How to complete this task: Through the line that contains "localparam int unsigned CHR_OFS_W = 12;", return the data below exactly, starting at its first line; leave the rest out.

Data shown:
BEGIN

===== src/rtl/banked_xlate_pkg.sv =====
package banked_xlate_pkg;

   typedef enum logic [1:0] {
      PRG_WIDE_A    = 2'd0,
      PRG_WIDE_B    = 2'd1,
      PRG_FIX_FIRST = 2'd2,
      PRG_FIX_LAST  = 2'd3
   } prg_mode_e;

   typedef enum logic {
      CHR_PAIRED = 1'b0,
      CHR_SPLIT  = 1'b1
   } chr_mode_e;

   typedef enum logic [1:0] {
      TGT_NONE = 2'd0,
      TGT_RAM  = 2'd1,
      TGT_ROM  = 2'd2
   } cpu_tgt_e;

   localparam int unsigned CPU_AW    = 16;
   localparam int unsigned PPU_AW    = 13;
   localparam int unsigned PRG_OFS_W = 14;
   localparam int unsigned CHR_OFS_W = 12;
   localparam int unsigned RAM_WIN   = 8192;

endpackage


===== src/rtl/banked_chr_map.sv =====
module banked_chr_map
   import banked_xlate_pkg::*;
#(
   parameter int unsigned BANK_W = 5,
   parameter int unsigned PAGES  = 16
) (
   input  logic [PPU_AW-1:0]                       ppu_addr,
   input  chr_mode_e                               mode,
   input  logic [BANK_W-1:0]                       bank_lo,
   input  logic [BANK_W-1:0]                       bank_hi,
   output logic [$clog2(PAGES)+CHR_OFS_W-1:0]      phys_addr
);
   localparam int unsigned PAGE_W = $clog2(PAGES);

   logic              upper_half;
   logic [BANK_W-1:0] sel_bank;
   logic [PAGE_W-1:0] page;

   assign upper_half = ppu_addr[CHR_OFS_W];

   always_comb begin
      if (!upper_half) begin
         if (mode == CHR_SPLIT) sel_bank = bank_lo;
         else                   sel_bank = {bank_lo[BANK_W-1:1], 1'b0};
      end else begin
         if (mode == CHR_SPLIT) sel_bank = bank_hi;
         else                   sel_bank = {bank_lo[BANK_W-1:1], 1'b1};
      end
   end

   generate
      if (BANK_W > PAGE_W) begin : g_wrap
         logic unused_bank_hi_bits;
         assign unused_bank_hi_bits = ^sel_bank[BANK_W-1:PAGE_W];
         assign page = sel_bank[PAGE_W-1:0];
      end else if (BANK_W == PAGE_W) begin : g_exact
         assign page = sel_bank;
      end else begin : g_widen
         assign page = {{(PAGE_W-BANK_W){1'b0}}, sel_bank};
      end
   endgenerate

   assign phys_addr = {page, ppu_addr[CHR_OFS_W-1:0]};

endmodule
### src/rtl/prot_csum_acc.sv
module prot_csum_acc #(
  parameter int ADDR_W      = 11,
  parameter int DIN_W       = 14,
  parameter int WORD_W      = 12,
  parameter int SUM_W       = 16,
  parameter int NUM_ID      = 4,
  parameter int WIDE_LAST   = 'h3FE,
  parameter int NARROW_LAST = 'h03F,
  parameter int CFG_MASK    = 'h3FF,
  parameter int PROT_BIT    = 4
) (
  input  logic                     clk,
  input  logic                     rst_n,
  input  logic                     clr,
  input  logic                     word_vld,
  input  logic [ADDR_W-1:0]        word_addr,
  input  logic [DIN_W-1:0]         word_data,
  input  logic [WORD_W-1:0]        cfg_word,
  input  logic [NUM_ID*WORD_W-1:0] id_words,
  input  logic                     done,
  output logic [SUM_W-1:0]         sum_out,
  output logic                     sum_vld
);
  localparam int NIB = SUM_W / NUM_ID;

  logic [SUM_W-1:0] acc_wide, acc_narrow, word_ext, cfg_term, id_pack, final_sum;
  logic in_wide, in_narrow, prot_on;

  assign word_ext  = SUM_W'(word_data[WORD_W-1:0]);
  assign in_wide   = word_addr <= ADDR_W'(WIDE_LAST);
  assign in_narrow = word_addr <= ADDR_W'(NARROW_LAST);
  assign cfg_term  = SUM_W'(cfg_word & WORD_W'(CFG_MASK));
  assign prot_on   = ~cfg_word[PROT_BIT];

  for (genvar g = 0; g < NUM_ID; g++) begin : g_pack
    assign id_pack[SUM_W-1-g*NIB -: NIB] = id_words[g*WORD_W +: NIB];
  end

  assign final_sum = (prot_on ? acc_narrow : acc_wide) + cfg_term
                   + (prot_on ? id_pack : '0);

  always_ff @(posedge clk or negedge rst_n) begin
    if (!rst_n) begin
      acc_wide   <= '0;
      acc_narrow <= '0;
    end else if (clr) begin
      acc_wide   <= '0;
      acc_narrow <= '0;
    end else if (word_vld) begin
      if (in_wide)   acc_wide   <= acc_wide + word_ext;
      if (in_narrow) acc_narrow <= acc_narrow + word_ext;
    end
  end

  always_ff @(posedge clk or negedge rst_n) begin
    if (!rst_n) begin
      sum_out <= '0;
      sum_vld <= 1'b0;
    end else begin
      sum_vld <= done;
      if (done) sum_out <= final_sum;
    end
  end
endmodule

END

Written reply:
===== src/rtl/banked_xlate_pkg.sv =====
package banked_xlate_pkg;

   typedef enum logic [1:0] {
      PRG_WIDE_A    = 2'd0,
      PRG_WIDE_B    = 2'd1,
      PRG_FIX_FIRST = 2'd2,
      PRG_FIX_LAST  = 2'd3
   } prg_mode_e;

   typedef enum logic {
      CHR_PAIRED = 1'b0,
      CHR_SPLIT  = 1'b1
   } chr_mode_e;

   typedef enum logic [1:0] {
      TGT_NONE = 2'd0,
      TGT_RAM  = 2'd1,
      TGT_ROM  = 2'd2
   } cpu_tgt_e;

   localparam int unsigned CPU_AW    = 16;
   localparam int unsigned PPU_AW    = 13;
   localparam int unsigned PRG_OFS_W = 14;
   localparam int unsigned CHR_OFS_W = 12;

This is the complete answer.